Our sorry plaintiffs today, the Raglands, found out the power company was clearing its right-of-way, and demanded that that the utility negotiate with them about leaving some beloved pines. The power company didn’t bother, but instead came through with chainsaws a–buzzing, and removed every tree within 5 feet of a conductor. That was the company’s standard. When the Raglands sued, they hired an expert who testified that the trees removed were young, healthy, and posed no risk to the power lines.
Especially in the Internet age (which started after this case was decided), there’s no excuse for failing to check out your expert. The unsuspecting Raglands had hired a guy who used to work for Alabama Power Company. When he did, he based his opinion solely on height, the standard the power company used.

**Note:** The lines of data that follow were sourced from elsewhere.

## config.mk

```make
export PLATFORM = sky130hd
export DESIGN_NAME = cfg_spi_port
export DESIGN_NICKNAME = d
export VERILOG_FILES = /design/src/rtl/cfg_spi_pkg.sv /design/src/rtl/cfg_spi_sync.sv /design/src/rtl/cfg_spi_regbank.sv /design/src/rtl/cfg_spi_port.sv
export SDC_FILE = /design/constraint.sdc
export NUM_CORES = 1
export LEC_CHECK = 0
export BUFFER_PORTS_ARGS = -buffer_cell sky130_fd_sc_hd__buf_2
export CAP_MARGIN = 20
export CORE_AREA = 2 2 114 94
export DETAILED_ROUTE_END_ITERATION = 7
export DIE_AREA = 0 0 116 96
export GPL_TIMING_DRIVEN = 1
export PLACE_DENSITY = 0.73
export RECOVER_POWER = 50
export SYNTH_ARGS = -nofsm -noshare
export SYNTH_HDL_FRONTEND = slang
export SYNTH_SLANG_ARGS = --single-unit
```

## constraint.sdc

```tcl
create_clock -name clk -period 3.2 [get_ports clk]
set_input_delay 0.32 -clock clk [delete_from_list [all_inputs] [get_ports clk]]
set_output_delay 0.32 -clock clk [all_outputs]
set_load 0.005 [all_outputs]
```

After the expert’s past conspired to kneecap his testimony, the Supreme Court of Alabama held that the beauty of Alabama Power’s standard was that it was so easy to use. If you use the Raglands’ proposal to measure age, health, size and some mushy opinion testimony on how likely the tree was to fall on power lines, there would be no end to litigation. No one wanted that (except for the lawyers, of course, who slobber at the thought like Pavlov’s dogs at the sound of the bell). The power company’s simple distance-to-conductor standard was easy for homeowners and utilities to understand and apply.
The power company’s trimming of Raglands’ trees based on distance-to-conductor was held to be proper.

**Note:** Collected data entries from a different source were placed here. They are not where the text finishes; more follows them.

**src/rtl/cpu16_pkg.sv**
```systemverilog
package cpu16_pkg;
  localparam int INSTR_W = 24;
  localparam int OP_W    = 5;
  localparam int RSEL_W  = 3;
  localparam int IMM_W   = 16;
  localparam int NEAR_W  = 13;

  typedef enum logic [OP_W-1:0] {
    OP_NOP  = 5'd0,
    OP_LDI  = 5'd1,
    OP_MOV  = 5'd2,
    OP_ADD  = 5'd3,
    OP_SUB  = 5'd4,
    OP_ADDI = 5'd5,
    OP_IN   = 5'd6,
    OP_OUT  = 5'd7,
    OP_JMP  = 5'd8,
    OP_BRZ  = 5'd9,
    OP_BNZ  = 5'd10,
    OP_BNE  = 5'd11,
    OP_BLT  = 5'd12,
    OP_PSHI = 5'd13,
    OP_RTN  = 5'd14,
    OP_SETA = 5'd15,
    OP_STM  = 5'd16,
    OP_LDM  = 5'd17
  } opcode_e;

  typedef struct packed {
    logic [OP_W-1:0]   op;
    logic [RSEL_W-1:0] ra;
    logic [IMM_W-1:0]  imm;
  } instr_t;
endpackage

```
**src/rtl/cpu16_regfile.sv**
```systemverilog
module cpu16_regfile #(
  parameter int DATA_W = 16,
  parameter int NREGS  = 8,
  localparam int SEL_W = $clog2(NREGS)
) (
  input  logic              clk,
  input  logic              rst,
  input  logic              we,
  input  logic [SEL_W-1:0]  wsel,
  input  logic [DATA_W-1:0] wdata,
  input  logic [SEL_W-1:0]  asel,
  output logic [DATA_W-1:0] adata,
  input  logic [SEL_W-1:0]  bsel,
  output logic [DATA_W-1:0] bdata
);
  logic [DATA_W-1:0] regs_q [NREGS];

  for (genvar g = 0; g < NREGS; g++) begin : g_reg
    always_ff @(posedge clk) begin
      if (rst)                           regs_q[g] <= '0;
      else if (we && wsel == SEL_W'(g))  regs_q[g] <= wdata;
    end
  end

  assign adata = regs_q[asel];
  assign bdata = regs_q[bsel];
endmodule

```
**src/rtl/cpu16_retstack.sv**
```systemverilog
module cpu16_retstack #(
  parameter int ADDR_W = 16,
  parameter int DEPTH  = 8,
  localparam int PTR_W = (DEPTH > 1) ? $clog2(DEPTH) : 1,
  localparam int CNT_W = $clog2(DEPTH + 1)
) (
  input  logic              clk,
  input  logic              rst,
  input  logic              push,
  input  logic [ADDR_W-1:0] push_addr,
  input  logic              pop,
  output logic [ADDR_W-1:0] top_addr,
  output logic              empty
);
  localparam logic [PTR_W-1:0] LAST = PTR_W'(DEPTH - 1);
  localparam logic [CNT_W-1:0] FULL = CNT_W'(DEPTH);

  logic [ADDR_W-1:0] slot_q [DEPTH];
  logic [PTR_W-1:0]  wptr_q, wptr_nx, wptr_pv;
  logic [CNT_W-1:0]  cnt_q;

  assign wptr_nx  = (wptr_q == LAST) ? '0 : wptr_q + 1'b1;
  assign wptr_pv  = (wptr_q == '0) ? LAST : wptr_q - 1'b1;
  assign top_addr = slot_q[wptr_pv];
  assign empty    = (cnt_q == '0);

  always_ff @(posedge clk) begin
    if (push) slot_q[wptr_q] <= push_addr;
  end

  always_ff @(posedge clk) begin
    if (rst) begin
      wptr_q <= '0;
      cnt_q  <= '0;
    end else if (push) begin
      wptr_q <= wptr_nx;
      if (cnt_q != FULL) cnt_q <= cnt_q + 1'b1;
    end else if (pop && !empty) begin
      wptr_q <= wptr_pv;
      cnt_q  <= cnt_q - 1'b1;
    end
  end

  AST_STACK_BOUND: assert property (@(posedge clk) disable iff (rst)
    cnt_q <= FULL);
  AST_FULL_STAYS_FULL: assert property (@(posedge clk) disable iff (rst)
    (push && cnt_q == FULL) |=> cnt_q == FULL);
  AST_EMPTY_POP_NOOP: assert property (@(posedge clk) disable iff (rst)
    (pop && !push && empty) |=> (cnt_q == '0 && $stable(wptr_q)));
endmodule

```
**src/rtl/cpu16_core.sv**
```systemverilog
module cpu16_core
  import cpu16_pkg::*;
#(
  parameter int NREGS       = 8,
  parameter int STACK_DEPTH = 8,
  parameter int NPORTS      = 4,
  parameter int PORT_W      = 8,
  parameter int CALL_W      = 5,
  localparam int DATA_W     = IMM_W,
  localparam int PC_W       = IMM_W,
  localparam int SEL_W      = $clog2(NREGS),
  localparam int PSEL_W     = (NPORTS > 1) ? $clog2(NPORTS) : 1
) (
  input  logic                     clk,
  input  logic                     rst,
  output logic [PC_W-1:0]          rom_addr,
  input  logic [INSTR_W-1:0]       rom_data,
  input  logic [NPORTS*PORT_W-1:0] in_ports,
  output logic [NPORTS*PORT_W-1:0] out_ports,
  output logic [DATA_W-1:0]        mem_addr,
  output logic [DATA_W-1:0]        mem_wdata,
  output logic                     mem_we,
  input  logic [DATA_W-1:0]        mem_rdata,
  output logic [CALL_W-1:0]        call_code,
  input  logic                     call_ack
);
  instr_t             ins;
  logic [SEL_W-1:0]   rs;
  logic [PSEL_W-1:0]  psel;
  logic [CALL_W-1:0]  code;
  logic [DATA_W-1:0]  a_val, b_val, wdata;
  logic               we, push, pop, out_we, seta;
  logic [PC_W-1:0]    pc_q, pc_nx, pc_inc, near_tgt, stk_top;
  logic               stk_empty;
  logic [PORT_W-1:0]  in_byte;
  logic [DATA_W-1:0]  maddr_q;
  logic [PORT_W-1:0]  out_q [NPORTS];

  assign ins      = instr_t'(rom_data);
  assign rs       = ins.imm[IMM_W-1 -: SEL_W];
  assign psel     = ins.imm[PSEL_W-1:0];
  assign code     = ins.imm[CALL_W-1:0];
  assign pc_inc   = pc_q + 1'b1;
  assign near_tgt = PC_W'(ins.imm[NEAR_W-1:0]);
  assign in_byte  = in_ports[psel*PORT_W +: PORT_W];

  cpu16_regfile #(.DATA_W(DATA_W), .NREGS(NREGS)) u_rf (
    .clk(clk), .rst(rst), .we(we), .wsel(ins.ra[SEL_W-1:0]), .wdata(wdata),
    .asel(ins.ra[SEL_W-1:0]), .adata(a_val), .bsel(rs), .bdata(b_val)
  );

  cpu16_retstack #(.ADDR_W(PC_W), .DEPTH(STACK_DEPTH)) u_stk (
    .clk(clk), .rst(rst), .push(push), .push_addr(ins.imm),
    .pop(pop), .top_addr(stk_top), .empty(stk_empty)
  );

  always_comb begin
    we        = 1'b0;
    wdata     = '0;
    pc_nx     = pc_inc;
    push      = 1'b0;
    pop       = 1'b0;
    out_we    = 1'b0;
    seta      = 1'b0;
    mem_we    = 1'b0;
    call_code = '0;
    case (opcode_e'(ins.op))
      OP_NOP: if (code != '0) begin
        call_code = code;
        if (!call_ack) pc_nx = pc_q;
      end
      OP_LDI:  begin we = 1'b1; wdata = ins.imm; end
      OP_MOV:  begin we = 1'b1; wdata = b_val; end
      OP_ADD:  begin we = 1'b1; wdata = a_val + b_val; end
      OP_SUB:  begin we = 1'b1; wdata = a_val - b_val; end
      OP_ADDI: begin we = 1'b1; wdata = a_val + ins.imm; end
      OP_IN:   begin we = 1'b1; wdata = DATA_W'(in_byte); end
      OP_OUT:  out_we = 1'b1;
      OP_JMP:  pc_nx = ins.imm;
      OP_BRZ:  if (a_val == '0) pc_nx = ins.imm;
      OP_BNZ:  if (a_val != '0) pc_nx = ins.imm;
      OP_BNE:  if (a_val != b_val) pc_nx = near_tgt;
      OP_BLT:  if (a_val < b_val) pc_nx = near_tgt;
      OP_PSHI: push = 1'b1;
      OP_RTN:  begin pop = 1'b1; if (!stk_empty) pc_nx = stk_top; end
      OP_SETA: seta = 1'b1;
      OP_STM:  mem_we = 1'b1;
      OP_LDM:  begin we = 1'b1; wdata = mem_rdata; end
      default: ;
    endcase
  end

  always_ff @(posedge clk) begin
    if (rst) begin
      pc_q    <= '0;
      maddr_q <= '0;
    end else begin
      pc_q <= pc_nx;
      if (seta) maddr_q <= a_val;
    end
  end

  for (genvar p = 0; p < NPORTS; p++) begin : g_out
    always_ff @(posedge clk) begin
      if (rst)                               out_q[p] <= '0;
      else if (out_we && psel == PSEL_W'(p)) out_q[p] <= a_val[PORT_W-1:0];
    end
    assign out_ports[p*PORT_W +: PORT_W] = out_q[p];
  end

  assign rom_addr  = pc_q;
  assign mem_addr  = maddr_q;
  assign mem_wdata = a_val;

  AST_JMP_LANDS: assert property (@(posedge clk) disable iff (rst)
    (ins.op == OP_JMP) |=> rom_addr == $past(ins.imm));
  AST_PLAIN_STEP: assert property (@(posedge clk) disable iff (rst)
    (ins.op inside {OP_LDI, OP_MOV, OP_ADD, OP_SUB, OP_ADDI, OP_IN, OP_OUT,
                    OP_SETA, OP_STM, OP_LDM})
    |=> rom_addr == $past(rom_addr) + 1'b1);
  AST_CALL_HOLD: assert property (@(posedge clk) disable iff (rst)
    (ins.op == OP_NOP && code != '0 && !call_ack) |=> $stable(rom_addr));
  AST_OUT_KEEP: assert property (@(posedge clk) disable iff (rst)
    (ins.op != OP_OUT) |=> $stable(out_ports));
  AST_ADDR_KEEP: assert property (@(posedge clk) disable iff (rst)
    (ins.op != OP_SETA) |=> $stable(mem_addr));
endmodule

```
**config.mk**
```make
export PLATFORM = sky130hd
export DESIGN_NAME = cpu16_core
export DESIGN_NICKNAME = d
export VERILOG_FILES = /design/src/rtl/cpu16_pkg.sv /design/src/rtl/cpu16_regfile.sv /design/src/rtl/cpu16_retstack.sv /design/src/rtl/cpu16_core.sv
export SDC_FILE = /design/constraint.sdc
export NUM_CORES = 1
export LEC_CHECK = 0
export CAP_MARGIN = 10
export CORE_MARGIN = 3
export CORE_UTILIZATION = 50
export DETAILED_ROUTE_END_ITERATION = 8
export DONT_BUFFER_PORTS = 1
export GPL_ROUTABILITY_DRIVEN = 0
export GPL_TIMING_DRIVEN = 0
export PLACE_DENSITY_LB_ADDON = 0.1
export RECOVER_POWER = 50
export SYNTH_ARGS = -nofsm -noshare
export SYNTH_HDL_FRONTEND = slang
export SYNTH_HIERARCHICAL = 1
export SYNTH_SLANG_ARGS = --single-unit
```
**constraint.sdc**
```tcl
create_clock -name clk -period 4.9 [get_ports clk]
set_input_delay 0.735 -clock clk [delete_from_list [all_inputs] [get_ports clk]]
set_output_delay 0.735 -clock clk [all_outputs]
set_load 0.005 [all_outputs]
```
# Word level (Yosys, flattened, before mapping)
# Memory sizes are Yosys's and may differ from the RTL's.
# Index checks and enable logic that the tools add are counted.
# totals
in_bits,75
wordCells,162
output_inout_bits,86
memories,3
ram_bits,288
reg_bits,39
# op_classes
eq_ne,32
reduce_logical,25
n_addsub,8
mux,76
n_shift,1
n_bitwise,12
order_cmp,1
# mem_list
memory,depth,width,read_ports,rd_clocked_by_memory_dff,wr,line_no,rtl
u_rf.regs_q,8,16,2,0,8,cpu16_regfile.sv:16,logic [DATA_W-1:0] regs_q [NREGS];
u_stk.slot_q,8,16,1,0,1,cpu16_retstack.sv:18,logic [ADDR_W-1:0] slot_q [DEPTH];
out_q,4,8,4,0,4,cpu16_core.sv:37,logic [PORT_W-1:0] out_q [NPORTS];
# ops
operator,count
2-to-1 mux 16 bit,15
one-hot mux 16 bit (7 select lines),2
2-to-1 mux 1 bit,46
equality test 5 x 4 -> 1 bit (second input constant),8
adder 16 bit,2
2-to-1 mux 8 bit,4
indexed part select 32 x 6 -> 8 bit,1
equality test 5 x 3 -> 1 bit (second input constant),4
adder 16 x 1 -> 16 bit (second input constant),1
zero test 16 bit,1
< comparator 16 bit,1
!= test 16 bit,1
nonzero test 16 bit,1
subtractor 16 bit,1
equality test 3 bit (second input constant),5
logical AND 1 bit,13
2-to-1 mux 3 bit,4
2-to-1 mux 4 bit,3
OR 1 bit,12
equality test 5 x 2 -> 1 bit (second input constant),2
equality test 5 bit (second input constant),2
2-to-1 mux 5 bit,2
OR reduction 7 bit,1
equality test 3 x 2 -> 1 bit (second input constant),2
19 further kinds,21

# Longest topological paths before layout
# logic_depth
word_depth,8
ltp_mapped,19
depth_no_buf,16

# Modules after synthesis
# The synthesis kept the hierarchy.
# by_module_without_submodules
module,area_per_inst_um2,n_inst,seq_area_each_um2,cells_per_inst
cpu16_regfile,6912.9,1,3843.7,431
cpu16_core,5754.3,1,1601.5,686
cpu16_retstack,5482.8,1,3983.8,323

# Worst setup path before layout
# Ideal clock, no wire load.
# synth_timing
path_type,input to register
startpoint,input port rom_data[16]
endpoint,memory u_rf.regs_q[0][15] (data pin)
required_ns,4.743
setup_slack_ns,0.323
setup_time_ns,0.157
t_arrival_ns,4.420
cell_stages,15
path_cell_list,buf_6 -> buf_6 -> mux4_1 -> mux2_2 -> ha_1 -> nor2b_4 -> o31a_1 -> o311a_1 -> or4_4 -> a311o_1 -> o31ai_4 -> mux2i_1 -> a211o_1 -> clkinv_1 -> nor3_1
# synth_rtl
element,line_no,rtl
from (decl),cpu16_core.sv:17,"input logic [INSTR_W-1:0] rom_data,"
to (decl),cpu16_regfile.sv:16,

# Final worst setup path
# layout_timing
startpoint,input port rom_data[16]
endpoint,register pc_q[6] (netlist: rom_addr[6])
# layout_via
elab_chain_cells,4
# layout_rtl
element,line_no,rtl
memory (8 x 16 bit) *,n/a,
via mem_wdata[6],cpu16_core.sv:21,"output logic [DATA_W-1:0] mem_wdata,"
< comparator 16 bit (tied with other cells),cpu16_core.sv:83,OP_BLT: if (a_val < b_val) pc_nx = near_tgt;
"2-to-1 mux 16 bit, on equally long branches",n/a,
one-hot mux 16 bit (7 select lines) *,cpu16_core.sv:67,case (opcode_e'(ins.op))
to (signal assigned),cpu16_core.sv:98,pc_q <= pc_nx;
to (decl),cpu16_core.sv:33,"logic [PC_W-1:0] pc_q, pc_nx, pc_inc, near_tgt, stk_top;"
# The timed path passes the listed nets; every way through them passes the cells marked *.
# A chain may end at the register's enable or synchronous reset.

Alabama Power Co. v. Ragland, 406 So.2d 363 (Sup.Ct. Ala. 1981). The Raglands had a two-acre plot near Bessemer next to land on which Alabama Power had a right-of-way and on which it ran three high-voltage transmission lines, the closest of which was only a few feet from the Raglands’ property. When building his house, Mr. Ragland left standing some pine trees that blocked the view of the power lines from his house. Alabama Power gave him notice that the company would be cutting trees along its right-of-way.

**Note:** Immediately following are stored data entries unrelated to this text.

$ cat config.mk
export PLATFORM = sky130hd
export DESIGN_NAME = ieag_top
export DESIGN_NICKNAME = d
export VERILOG_FILES = /design/src/rtl/ieag_pkg.sv /design/src/rtl/ieag_index_sel.sv /design/src/rtl/ieag_base_form.sv /design/src/rtl/ieag_sum_trunc.sv /design/src/rtl/ieag_top.sv
export SDC_FILE = /design/constraint.sdc
export NUM_CORES = 1
export LEC_CHECK = 0
export BUFFER_PORTS_ARGS = -buffer_cell sky130_fd_sc_hd__buf_2
export CORE_MARGIN = 3
export CORE_UTILIZATION = 54
export DETAILED_ROUTE_END_ITERATION = 12
export GPL_ROUTABILITY_DRIVEN = 0
export PLACE_DENSITY = 0.95
export SETUP_SLACK_MARGIN = 0.02
export SLEW_MARGIN = 10
export SYNTH_ARGS = -nofsm -noshare
export SYNTH_HDL_FRONTEND = slang
export SYNTH_SLANG_ARGS = --single-unit
$ cat constraint.sdc
create_clock -name clk -period 6.6 [get_ports clk]
set_input_delay 0.66 -clock clk [delete_from_list [all_inputs] [get_ports clk]]
set_output_delay 0.66 -clock clk [all_outputs]
set_load 0.01 [all_outputs]
$ cat src/rtl/ieag_pkg.sv
package ieag_pkg;

  localparam int MODE_W = 3;

  typedef enum logic [MODE_W-1:0] {
    MODE_DIR_X  = 3'd0,
    MODE_DIR_Y  = 3'd1,
    MODE_ABS_X  = 3'd2,
    MODE_ABS_Y  = 3'd3,
    MODE_ABSL_X = 3'd4
  } mode_e;

  function automatic logic mode_known(input logic [MODE_W-1:0] m);
    return (m <= MODE_W'(MODE_ABSL_X));
  endfunction

  function automatic logic mode_direct(input logic [MODE_W-1:0] m);
    return (m == MODE_W'(MODE_DIR_X)) || (m == MODE_W'(MODE_DIR_Y));
  endfunction

  function automatic logic mode_uses_y(input logic [MODE_W-1:0] m);
    return (m == MODE_W'(MODE_DIR_Y)) || (m == MODE_W'(MODE_ABS_Y));
  endfunction

endpackage

$ cat src/rtl/ieag_index_sel.sv
module ieag_index_sel #(
  parameter int ADDR_W = 32,
  parameter int NARROW_W = 16
) (
  input  logic [ADDR_W-1:0] x_i,
  input  logic [ADDR_W-1:0] y_i,
  input  logic              use_y_i,
  input  logic              native_i,
  output logic [ADDR_W-1:0] idx_o
);
  localparam int PAD_W = ADDR_W - NARROW_W;

  logic [ADDR_W-1:0] picked;

  always_comb begin
    picked = use_y_i ? y_i : x_i;
    if (native_i) idx_o = picked;
    else          idx_o = {{PAD_W{1'b0}}, picked[NARROW_W-1:0]};
  end
endmodule

$ cat src/rtl/ieag_base_form.sv
module ieag_base_form
  import ieag_pkg::*;
#(
  parameter int ADDR_W = 32,
  parameter int BYTE_W = 8
) (
  input  logic [MODE_W-1:0]   mode_i,
  input  logic [BYTE_W-1:0]   lo_i,
  input  logic [BYTE_W-1:0]   hi_i,
  input  logic [BYTE_W-1:0]   bank_i,
  input  logic [2*BYTE_W-1:0] dir_i,
  input  logic [BYTE_W-1:0]   dbr_i,
  output logic [ADDR_W-1:0]   base_o
);
  localparam int DIR_W = 2 * BYTE_W;
  localparam int LONG_W = 3 * BYTE_W;
  localparam int PAD_D = ADDR_W - DIR_W;
  localparam int PAD_L = ADDR_W - LONG_W;

  logic [DIR_W-1:0] dir_off;

  always_comb begin
    dir_off = dir_i + {{BYTE_W{1'b0}}, lo_i};
    case (mode_i)
      MODE_W'(MODE_DIR_X), MODE_W'(MODE_DIR_Y):
        base_o = {{PAD_D{1'b0}}, dir_off};
      MODE_W'(MODE_ABS_X), MODE_W'(MODE_ABS_Y):
        base_o = {{PAD_L{1'b0}}, dbr_i, hi_i, lo_i};
      MODE_W'(MODE_ABSL_X):
        base_o = {{PAD_L{1'b0}}, bank_i, hi_i, lo_i};
      default:
        base_o = '0;
    endcase
  end
endmodule

$ cat src/rtl/ieag_sum_trunc.sv
module ieag_sum_trunc #(
  parameter int ADDR_W = 32,
  parameter int BYTE_W = 8
) (
  input  logic [ADDR_W-1:0] base_i,
  input  logic [ADDR_W-1:0] idx_i,
  input  logic              direct_i,
  input  logic              native_i,
  output logic [ADDR_W-1:0] ea_o
);
  localparam int DIR_W = 2 * BYTE_W;
  localparam int LONG_W = 3 * BYTE_W;
  localparam logic [ADDR_W-1:0] DIR_MASK  = {{(ADDR_W-DIR_W){1'b0}},  {DIR_W{1'b1}}};
  localparam logic [ADDR_W-1:0] LONG_MASK = {{(ADDR_W-LONG_W){1'b0}}, {LONG_W{1'b1}}};

  logic [ADDR_W-1:0] raw;
  logic [ADDR_W-1:0] keep;

  always_comb begin
    raw = base_i + idx_i;
    if (direct_i)       keep = DIR_MASK;
    else if (!native_i) keep = LONG_MASK;
    else                keep = '1;
    ea_o = raw & keep;
  end
endmodule

$ cat src/rtl/ieag_top.sv
module ieag_top
  import ieag_pkg::*;
#(
  parameter int ADDR_W = 32,
  parameter int BYTE_W = 8
) (
  input  logic                clk,
  input  logic                rst,
  input  logic                req_valid,
  input  logic [MODE_W-1:0]   mode,
  input  logic                native,
  input  logic [BYTE_W-1:0]   opnd_lo,
  input  logic [BYTE_W-1:0]   opnd_hi,
  input  logic [BYTE_W-1:0]   opnd_bank,
  input  logic [2*BYTE_W-1:0] dir_reg,
  input  logic [BYTE_W-1:0]   dbr_reg,
  input  logic [ADDR_W-1:0]   x_reg,
  input  logic [ADDR_W-1:0]   y_reg,
  output logic [ADDR_W-1:0]   ea,
  output logic                ea_valid,
  output logic                mode_err
);
  localparam int DIR_W = 2 * BYTE_W;
  localparam int LONG_W = 3 * BYTE_W;

  logic              known, direct, use_y;
  logic [ADDR_W-1:0] idx, base, ea_next;

  assign known  = mode_known(mode);
  assign direct = mode_direct(mode);
  assign use_y  = mode_uses_y(mode);

  ieag_index_sel #(.ADDR_W(ADDR_W), .NARROW_W(DIR_W)) idx_i (
    .x_i(x_reg), .y_i(y_reg), .use_y_i(use_y), .native_i(native), .idx_o(idx)
  );

  ieag_base_form #(.ADDR_W(ADDR_W), .BYTE_W(BYTE_W)) base_i (
    .mode_i(mode), .lo_i(opnd_lo), .hi_i(opnd_hi), .bank_i(opnd_bank),
    .dir_i(dir_reg), .dbr_i(dbr_reg), .base_o(base)
  );

  ieag_sum_trunc #(.ADDR_W(ADDR_W), .BYTE_W(BYTE_W)) sum_i (
    .base_i(base), .idx_i(idx), .direct_i(direct), .native_i(native), .ea_o(ea_next)
  );

  always_ff @(posedge clk) begin
    if (rst) begin
      ea       <= '0;
      ea_valid <= 1'b0;
      mode_err <= 1'b0;
    end else begin
      ea_valid <= req_valid && known;
      mode_err <= req_valid && !known;
      if (req_valid && known) ea <= ea_next;
    end
  end

  a_r2_bank_zero: assert property (@(posedge clk) disable iff (rst)
    (req_valid && mode_direct(mode)) |=> (ea[ADDR_W-1:DIR_W] == '0));

  a_r6_narrow_top: assert property (@(posedge clk) disable iff (rst)
    (req_valid && mode_known(mode) && !native) |=> (ea[ADDR_W-1:LONG_W] == '0));

  a_r7_valid_has_req: assert property (@(posedge clk) disable iff (rst)
    ea_valid |-> $past(req_valid));

  a_r8_hold: assert property (@(posedge clk) disable iff (rst)
    !req_valid |=> $stable(ea));

  a_r9_err_pulse: assert property (@(posedge clk) disable iff (rst)
    (req_valid && !mode_known(mode)) |=> (mode_err && !ea_valid && $stable(ea)));

  a_r10_reset_clear: assert property (@(posedge clk)
    $past(rst) |-> (ea == '0 && !ea_valid && !mode_err));

endmodule

Word-level counts from Yosys, hierarchy flattened:

Index checks and enable logic that the tools add are counted.

* output and inout bits: 34
* register bits: 34

* $lt $le $gt $ge: 1
* reductions and logical operators: 8
* bitwise logic cells: 1
* equal/unequal tests: 4
* add/sub/neg operators: 2
* mux-type cells: 5

Operators by type and width (count)
* $mux 32: 4
* $pmux 24 s3: 1
* $add 24x32->32: 1
* $and 32x32->32: 1
* $add 16x8->16: 1
* $eq 3x2->1 const B: 2
* $reduce_or 2->1: 2
* $eq 3x1->1 const B: 1
* $eq 3x3->1 const B: 1
* $le 3x3->1 const B: 1
* $logic_not 3->1: 1
* $logic_and 1x1->1: 2
* $logic_or 1x1->1: 2
* $logic_not 1->1: 1

Depth between registers and ports, before layout:

* word-level depth: 6
* gate-level depth with buffers: 18

Modules after synthesis:

From an unflattened synthesis, not the netlist that was laid out.

* cell total of the unflattened synthesis: 578
* area total of the unflattened synthesis: 4795.8 um^2

By module, submodules not included
* ieag_sum_trunc: area an instance 1727.9 um^2, cells each 245, instances 1
* ieag_top: area an instance 1605.3 um^2, cells each 153, instances 1
* ieag_base_form: area an instance 892.1 um^2, cells each 127, instances 1
* ieag_index_sel: area an instance 570.5 um^2, cells each 53, instances 1

Worst setup path after synthesis:

Ideal clock, no wire load.

* path kind: input to register
* start: input opnd_lo[0]
* end: register ea[21]
* required time: 6473 ps
* arrival: 4552 ps
* stages: 17
* setup slack: 1921 ps
* path buffers: 0
* setup time: 127 ps
* cells stage by stage: ha_1 > fa_1 > a21o_1 > a21oi_1 > o21bai_1 > a2111oi_2 > nor3_1 > xor2_1 > a22o_1 > ha_1 > and2_1 > and3_2 > a21oi_1 > o21ai_2 > a311o_1 > nor4b_4 > or3_1

* word-level cells in the longest chain between the ends: 4

RTL lines
* start, declared: RTL line ieag_top.sv:12 `input logic [BYTE_W-1:0] opnd_lo,`
* $add 16x8->16: RTL line ieag_base_form.sv:23 `dir_off = dir_i + {{BYTE_W{1'b0}}, lo_i};`
* $pmux 24 s3 (*): RTL line ieag_base_form.sv:24 `case (mode_i)`
* $add 24x32->32 (*): RTL line ieag_sum_trunc.sv:20 `raw = base_i + idx_i;`
* $and 32x32->32 (*): RTL line ieag_sum_trunc.sv:24 `ea_o = raw & keep;`
* end signal, assigned: RTL line ieag_top.sv:54 `if (req_valid && known) ea <= ea_next;`
* end, declared: RTL line ieag_top.sv:19 `output logic [ADDR_W-1:0] ea,`

Mark *: on every way between the ends. The rest lies on a longest branch, timed or not.
A chain may end at the register's enable or synchronous reset.

Final worst setup path:

Same ends and word-level chain as after synthesis.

Mr. Ragland called an attorney, who told him to have the Alabama Power call him before cutting the trees. Alabama Power did not, but instead proceeded to cut down 15 trees and top two others. Ragland sued Alabama Power for trespass.
After the trees were cut, Mr. Ragland hired a forester who inspected the stumps and other conditions about the Raglands’ property. He testified that these trees did not pose a concrete threat of injury to the transmission lines. But the forester also had worked for Alabama Power, and when he did, he considered height almost exclusively. When working for the Raglands, he also considered health of the trees, neighboring trees, and weather conditions.
Alabama Power’s standards for clearing trees along transmission lines were to cut any tree that would fall within five feet of the nearest conductor. Alabama Power’s 1975 records showed 1,807 tree-caused outages on 5,000 miles of distribution lines and five tree-caused outages on 500 miles of transmission lines. Nevertheless, the trial court found for Ragland, holding that Alabama Power had not shown the trees it removed were “danger trees.”
Alabama Power appealed.
Held: The Supreme Court reversed. It found that if Alabama Power had to make a tree-by-tree determination of “concrete threat of injury” based on the health of the tree and other arguable factors, the efficiency of tree-clearing operations would be substantially reduced and outages would probably increase. Alabama Power would also be subject to suit from any disgruntled property owner who does not agree that his trees pose a threat to neighboring lines.
On the other hand, if Alabama Power continued using its 5-foot rule, property owners would have a definite standard by which to trim their trees. Thus, the trial court’s jury instruction defining “danger trees” as trees which by reason of size or condition and contiguity to power company right-of-way involved a concrete threat of injury to power company transmission lines placed too great a burden of proof on the power company, which had a right and authority to remove trees outside of its right-of-way as might injure or endanger by shading, falling or otherwise any of its works.
Alabama Power thus could properly rely on its 5-foot rule, which allowed it to cut any tree that would fall within five feet of the nearest conductor.